Information provided —
`src/rtl/ppe_pkg.sv`:
```
// package: register map, mode codes and reset values of the polled pin-event unit
package ppe_pkg;
   localparam int PIN_N = 16;
   localparam int SLOT_W = 3;
   localparam int AW = 12;

   // register byte offsets
   localparam logic [11:0] OFS_MODE = 12'h000;
   localparam logic [11:0] OFS_IN_DEF = 12'h004;
   localparam logic [11:0] OFS_OUT_DEF = 12'h008;
   localparam logic [11:0] OFS_SLOT = 12'h00c;
   localparam logic [11:0] OFS_STATUS = 12'h010;
   localparam logic [11:0] OFS_CLEAR = 12'h014;
   localparam logic [11:0] OFS_GPIO = 12'h018;
   localparam logic [11:0] OFS_PINS = 12'h01c;

   // scratch status locations, byte address is four times the index
   localparam logic [9:0] SCR_FIRST = 10'h080;
   localparam logic [9:0] SCR_LAST = 10'h087;

   // field positions
   localparam int DEF_IDX_LSB = 0;
   localparam int DEF_LEVEL_BIT = 8;
   localparam int CLR_LATCH_BIT = 0;
   localparam int CLR_HIT_BIT = 1;
   localparam int MODE_LATCH_BIT = 3;

   // base mode codes (low three bits of the mode)
   localparam logic [2:0] M_OFF_CLEAR = 3'h0;
   localparam logic [2:0] M_OFF_KEEP = 3'h1;
   localparam logic [2:0] M_OUT_WAIT = 3'h2;
   localparam logic [2:0] M_RUN = 3'h3;
   localparam logic [2:0] M_OUT_RUN = 3'h4;
   localparam logic [2:0] M_CLR_IN = 3'h5;
   localparam logic [2:0] M_CLR_OUT = 3'h6;
   localparam logic [2:0] M_CLR_BOTH = 3'h7;

   // values after reset
   localparam logic [3:0] MODE_RST = 4'h0;
   localparam logic [15:0] MASK_RST = 16'h0000;
   localparam logic [SLOT_W-1:0] SLOT_RST = 3'h0;
endpackage

```
`src/rtl/ppe_sample_if.sv`:
```
// interface: pin sampling path between the control core and the sampler
`timescale 1ns/1ns
`default_nettype none
interface ppe_sample_if;
   logic [15:0] watch_mask;
   logic [15:0] watch_level;
   logic [15:0] pin_level;
   logic [15:0] match;
   logic trigger;

   modport core (output watch_mask, output watch_level, input pin_level, input match, input trigger);
   modport sampler (input watch_mask, input watch_level, output pin_level, output match, output trigger);
endinterface
`default_nettype wire

```
`src/rtl/ppe_core.sv`:
```
// top of the polled pin-event unit: apb registers, mode handling, output drive
// Operation
// configuration stays in force until rewritten or cleared
// while active, inputs evaluated and outputs updated at every instruction boundary
// any number of pins may be watched inputs and reacting outputs
// trigger is the OR of all watched-input matches
// non-latched outputs follow the trigger continuously
// latched outputs go active on first trigger and hold until software clears
// trigger may drive outputs, switch program slot, release a wait, or combine
// mode takes values 0 to 15 and governs processing
// wait for trigger served only in modes 2 and 4
// outputs update before the slot switch of the same trigger
// polling status readable in scratch locations 128 to 135
// outputs change continuously, once, or not at all, by mode
// mode codes: 0 off clear, 1 off keep, 2 out, 3 run, 4 both, 5-7 clear
// modes 8 to 15 act as 0 to 7 with latched outputs
// after a slot switch mode 3 becomes 1 and mode 4 becomes 2
// inputs sampled after an instruction ends, before the next fetch
// watched input has pin index and level; defining it forces input direction
// reset clears configuration, disables polling, releases outputs
//
// Our own choices: the register offsets and the APB slave port.
`timescale 1ns/1ns
`default_nettype none
module ppe_core (
   input wire logic clk,
   input wire logic sys_rst,
   input wire logic psel,
   input wire logic penable,
   input wire logic pwrite,
   input wire logic [11:0] paddr,
   input wire logic [31:0] pwdata,
   output logic [31:0] prdata,
   output logic pready,
   output logic pslverr,
   input wire logic instr_boundary,
   input wire logic wait_req,
   output logic wait_release,
   output logic slot_switch,
   output logic [2:0] slot_target,
   input wire logic [15:0] pin_in,
   output logic [15:0] pin_out,
   output logic [15:0] pin_oe
);
   // timing seen from outside:
   // - an apb access phase always lasts one cycle, read data is captured in the setup cycle
   // - an evaluation edge moves the pins one cycle later
   // - the slot switch pulse follows one cycle after that, so pins always lead the switch
   // - a wait release is a one-cycle pulse one cycle after the evaluation edge
   // the sequencer owns the timing of boundaries; this block never stalls it
   // limitation: a boundary strobe that arrives while a slot switch is pending
   // cannot re-arm the switch, so a second trigger in that gap is dropped on purpose
   //
   // all state lives in one packed struct, registered in one process
   typedef struct packed {
      // polling configuration
      logic [3:0] mode;
      logic [15:0] in_mask;
      logic [15:0] in_level;
      logic [15:0] out_mask;
      logic [15:0] out_level;
      // trigger response state
      logic out_state;
      logic [15:0] hit;
      logic [2:0] slot;
      logic slot_pend;
      logic slot_pulse;
      logic wait_pulse;
      // plain pins not under polling control
      logic [15:0] gp_out;
      logic [15:0] gp_dir;
      // registered pin drive and bus answer
      logic [15:0] pin_out;
      logic [15:0] pin_oe;
      logic [31:0] prdata;
      logic pslverr;
   } ppe_state_t;

   ppe_state_t r_reg;
   ppe_state_t r_next;
   ppe_sample_if smp ();

   ppe_sampler u_sampler (
      .clk(clk),
      .sys_rst(sys_rst),
      .pin_in(pin_in),
      .smp(smp)
   );

   assign smp.watch_mask = r_reg.in_mask;
   assign smp.watch_level = r_reg.in_level;

   // mode decode
   logic [2:0] base;
   logic latched;
   logic active;
   logic outs_on;
   logic run_on;
   logic eval;
   logic trig;
   logic [15:0] hit_set;
   logic wr;
   logic setup;
   logic [3:0] def_idx;
   logic [9:0] word_idx;
   // outputs that leave polling keep their level as plain gpio outputs
   logic [15:0] keep_out;
   logic [15:0] keep_dir;

   always_comb begin
      base = r_reg.mode[2:0];
      latched = r_reg.mode[ppe_pkg::MODE_LATCH_BIT];
      active = (base == ppe_pkg::M_OUT_WAIT) || (base == ppe_pkg::M_RUN) || (base == ppe_pkg::M_OUT_RUN);
      outs_on = (base == ppe_pkg::M_OUT_WAIT) || (base == ppe_pkg::M_OUT_RUN);
      run_on = (base == ppe_pkg::M_RUN) || (base == ppe_pkg::M_OUT_RUN);
      // boundary strobe marks the gap between one instruction and the next fetch
      eval = active && (instr_boundary || (wait_req && outs_on));
      trig = smp.trigger;
      hit_set = eval ? smp.match : 16'h0000;
      wr = psel && penable && pwrite;
      setup = psel && !penable;
      def_idx = pwdata[ppe_pkg::DEF_IDX_LSB +: 4];
      word_idx = paddr[11:2];
      // a cleared output must not glitch, so its present level moves into the gpio register
      keep_out = (r_reg.gp_out & ~r_reg.out_mask) | (r_reg.pin_out & r_reg.out_mask);
      keep_dir = r_reg.gp_dir | r_reg.out_mask;
   end

   // next-state: polling evaluation first, software writes afterwards so they win on config
   always_comb begin
      r_next = r_reg;
      r_next.slot_pulse = 1'b0;
      r_next.wait_pulse = 1'b0;
      r_next.hit = r_reg.hit | hit_set;

      // outputs react to the trigger in modes 2 and 4 only
      if (eval && outs_on) begin
         if (latched) begin
            r_next.out_state = r_reg.out_state | trig;
         end else begin
            r_next.out_state = trig;
         end
      end

      // slot switch fires a cycle after the outputs have moved
      if (r_reg.slot_pend) begin
         r_next.slot_pulse = 1'b1;
         r_next.slot_pend = 1'b0;
      end
      if (eval && run_on && trig && !r_reg.slot_pend) begin
         r_next.slot_pend = 1'b1;
         // one shot: drop the run action so the slot is not re-entered forever
         if (base == ppe_pkg::M_RUN) begin
            r_next.mode = {latched, ppe_pkg::M_OFF_KEEP};
         end else begin
            r_next.mode = {latched, ppe_pkg::M_OUT_WAIT};
         end
      end

      // a pending wait is released by a trigger, only in the wait-capable modes
      if (eval && wait_req && outs_on && trig) begin
         r_next.wait_pulse = 1'b1;
      end

      if (wr) begin
         unique case (paddr)
            ppe_pkg::OFS_MODE: begin
               // clear modes leave the mode alone and the pins at their present level
               if (pwdata[2:0] == ppe_pkg::M_CLR_IN) begin
                  r_next.in_mask = ppe_pkg::MASK_RST;
                  r_next.in_level = ppe_pkg::MASK_RST;
               end else if (pwdata[2:0] == ppe_pkg::M_CLR_OUT || pwdata[2:0] == ppe_pkg::M_CLR_BOTH) begin
                  // outputs are handed over to gpio at their present level
                  r_next.gp_out = keep_out;
                  r_next.gp_dir = keep_dir;
                  r_next.out_mask = ppe_pkg::MASK_RST;
                  r_next.out_level = ppe_pkg::MASK_RST;
                  if (pwdata[2:0] == ppe_pkg::M_CLR_BOTH) begin
                     r_next.in_mask = ppe_pkg::MASK_RST;
                     r_next.in_level = ppe_pkg::MASK_RST;
                  end
               end else begin
                  r_next.mode = pwdata[3:0];
                  r_next.slot_pend = 1'b0;
                  // a new mode drops a slot switch armed in this same cycle; one already pending still fires
                  if (pwdata[2:0] == ppe_pkg::M_OFF_CLEAR) begin
                     // full clear: configuration gone, pins keep their level as gpio
                     r_next.gp_out = keep_out;
                     r_next.gp_dir = keep_dir;
                     r_next.in_mask = ppe_pkg::MASK_RST;
                     r_next.in_level = ppe_pkg::MASK_RST;
                     r_next.out_mask = ppe_pkg::MASK_RST;
                     r_next.out_level = ppe_pkg::MASK_RST;
                     r_next.out_state = 1'b0;
                     r_next.hit = hit_set;
                  end
               end
            end
            ppe_pkg::OFS_IN_DEF: begin
               // adding a pin keeps every earlier definition
               r_next.in_mask[def_idx] = 1'b1;
               r_next.in_level[def_idx] = pwdata[ppe_pkg::DEF_LEVEL_BIT];
               r_next.gp_dir[def_idx] = 1'b0;
            end
            // a reacting output takes over its pin at once, even while polling is off
            ppe_pkg::OFS_OUT_DEF: begin
               r_next.out_mask[def_idx] = 1'b1;
               r_next.out_level[def_idx] = pwdata[ppe_pkg::DEF_LEVEL_BIT];
            end
            ppe_pkg::OFS_SLOT: begin
               r_next.slot = pwdata[2:0];
            end
            ppe_pkg::OFS_CLEAR: begin
               // a match in this very cycle survives the clear in non-latched modes only; a latched output is cleared regardless
               if (pwdata[ppe_pkg::CLR_LATCH_BIT]) begin
                  r_next.out_state = outs_on && eval && trig && !latched;
               end
               if (pwdata[ppe_pkg::CLR_HIT_BIT]) begin
                  r_next.hit = hit_set;
               end
            end
            // software cannot turn a watched input into an output through gpio
            ppe_pkg::OFS_GPIO: begin
               r_next.gp_out = pwdata[15:0];
               r_next.gp_dir = pwdata[31:16] & ~r_reg.in_mask;
            end
            default: begin
               r_next.gp_out = r_reg.gp_out;
            end
         endcase
      end

      // pins follow the next output state, so they lead any slot switch
      // a pin defined both ways stays an input: a watched pin is never driven
      r_next.pin_oe = (r_next.out_mask | r_next.gp_dir) & ~r_next.in_mask;
      r_next.pin_out = (r_next.out_mask & (r_next.out_level ^ {16{~r_next.out_state}}))
         | (~r_next.out_mask & r_next.gp_out);

      // read data and error are captured in the setup cycle; access phase ends at once
      // capturing early costs a flop stage on the read path but keeps pready constant,
      // so the master never sees a wait state on any register
      // the scratch window is decoded by word index, registers by byte address
      if (setup) begin
         r_next.pslverr = 1'b0;
         r_next.prdata = 32'h0000_0000;
         if (word_idx >= ppe_pkg::SCR_FIRST && word_idx <= ppe_pkg::SCR_LAST) begin
            unique case (word_idx[2:0])
               3'h0: r_next.prdata = {24'h00_0000, r_reg.hit[7:0]};
               3'h1: r_next.prdata = {24'h00_0000, r_reg.hit[15:8]};
               3'h2: r_next.prdata = {28'h000_0000, r_reg.mode};
               3'h3: r_next.prdata = {29'h0000_0000, r_reg.slot};
               3'h4: r_next.prdata = {30'h0000_0000, r_reg.slot_pend, r_reg.out_state};
               default: r_next.prdata = 32'h0000_0000;
            endcase
         end else begin
            unique case (paddr)
               ppe_pkg::OFS_MODE: r_next.prdata = {28'h000_0000, r_reg.mode};
               ppe_pkg::OFS_IN_DEF: r_next.prdata = {r_reg.in_level, r_reg.in_mask};
               ppe_pkg::OFS_OUT_DEF: r_next.prdata = {r_reg.out_level, r_reg.out_mask};
               ppe_pkg::OFS_SLOT: r_next.prdata = {29'h0000_0000, r_reg.slot};
               ppe_pkg::OFS_STATUS: r_next.prdata = {r_reg.hit, 8'h00, r_reg.slot_pend, active,
                  r_reg.out_state, latched, r_reg.mode};
               ppe_pkg::OFS_CLEAR: r_next.prdata = 32'h0000_0000;
               ppe_pkg::OFS_GPIO: r_next.prdata = {r_reg.gp_dir, r_reg.gp_out};
               ppe_pkg::OFS_PINS: r_next.prdata = {16'h0000, smp.pin_level};
               default: r_next.pslverr = 1'b1;
            endcase
         end
      end
   end

   // synchronous reset: everything cleared, polling off, pins released
   always_ff @(posedge clk) begin
      if (sys_rst) begin
         r_reg <= '0;
         r_reg.mode <= ppe_pkg::MODE_RST;
         r_reg.slot <= ppe_pkg::SLOT_RST;
      end else begin
         r_reg <= r_next;
      end
   end

   // every data output comes straight from a flop; only the bus error is gated
   // so that it stands in the access phase alone
   assign prdata = r_reg.prdata;
   assign pready = 1'b1;
   assign pslverr = r_reg.pslverr && psel && penable;
   assign wait_release = r_reg.wait_pulse;
   assign slot_switch = r_reg.slot_pulse;
   assign slot_target = r_reg.slot;
   assign pin_out = r_reg.pin_out;
   assign pin_oe = r_reg.pin_oe;
endmodule
`default_nettype wire

```
`src/rtl/ppe_sampler.sv`:
```
// pin synchroniser and poll-level match of the polled pin-event unit
`timescale 1ns/1ns
`default_nettype none
module ppe_sampler (
   input wire logic clk,
   input wire logic sys_rst,
   input wire logic [15:0] pin_in,
   ppe_sample_if.sampler smp
);
   typedef struct packed {
      logic [15:0] meta;
      logic [15:0] sync;
   } ppe_sync_t;

   ppe_sync_t r_reg;
   ppe_sync_t r_next;

   // two flops per pin; only the second stage is looked at
   always_comb begin
      r_next = r_reg;
      r_next.meta = pin_in;
      r_next.sync = r_reg.meta;
   end

   always_ff @(posedge clk) begin
      if (sys_rst) begin
         r_reg <= '0;
      end else begin
         r_reg <= r_next;
      end
   end

   // a pin matches when it sits at its poll level; any match triggers
   assign smp.pin_level = r_reg.sync;
   assign smp.match = ~(r_reg.sync ^ smp.watch_level) & smp.watch_mask;
   assign smp.trigger = |smp.match;
endmodule
`default_nettype wire
```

Exercise details —
The answer consists of the lines above that include the word "ends", each copied exactly.

Exercise solution —
// inputs sampled after an instruction ends, before the next fetch
      // read data and error are captured in the setup cycle; access phase ends at once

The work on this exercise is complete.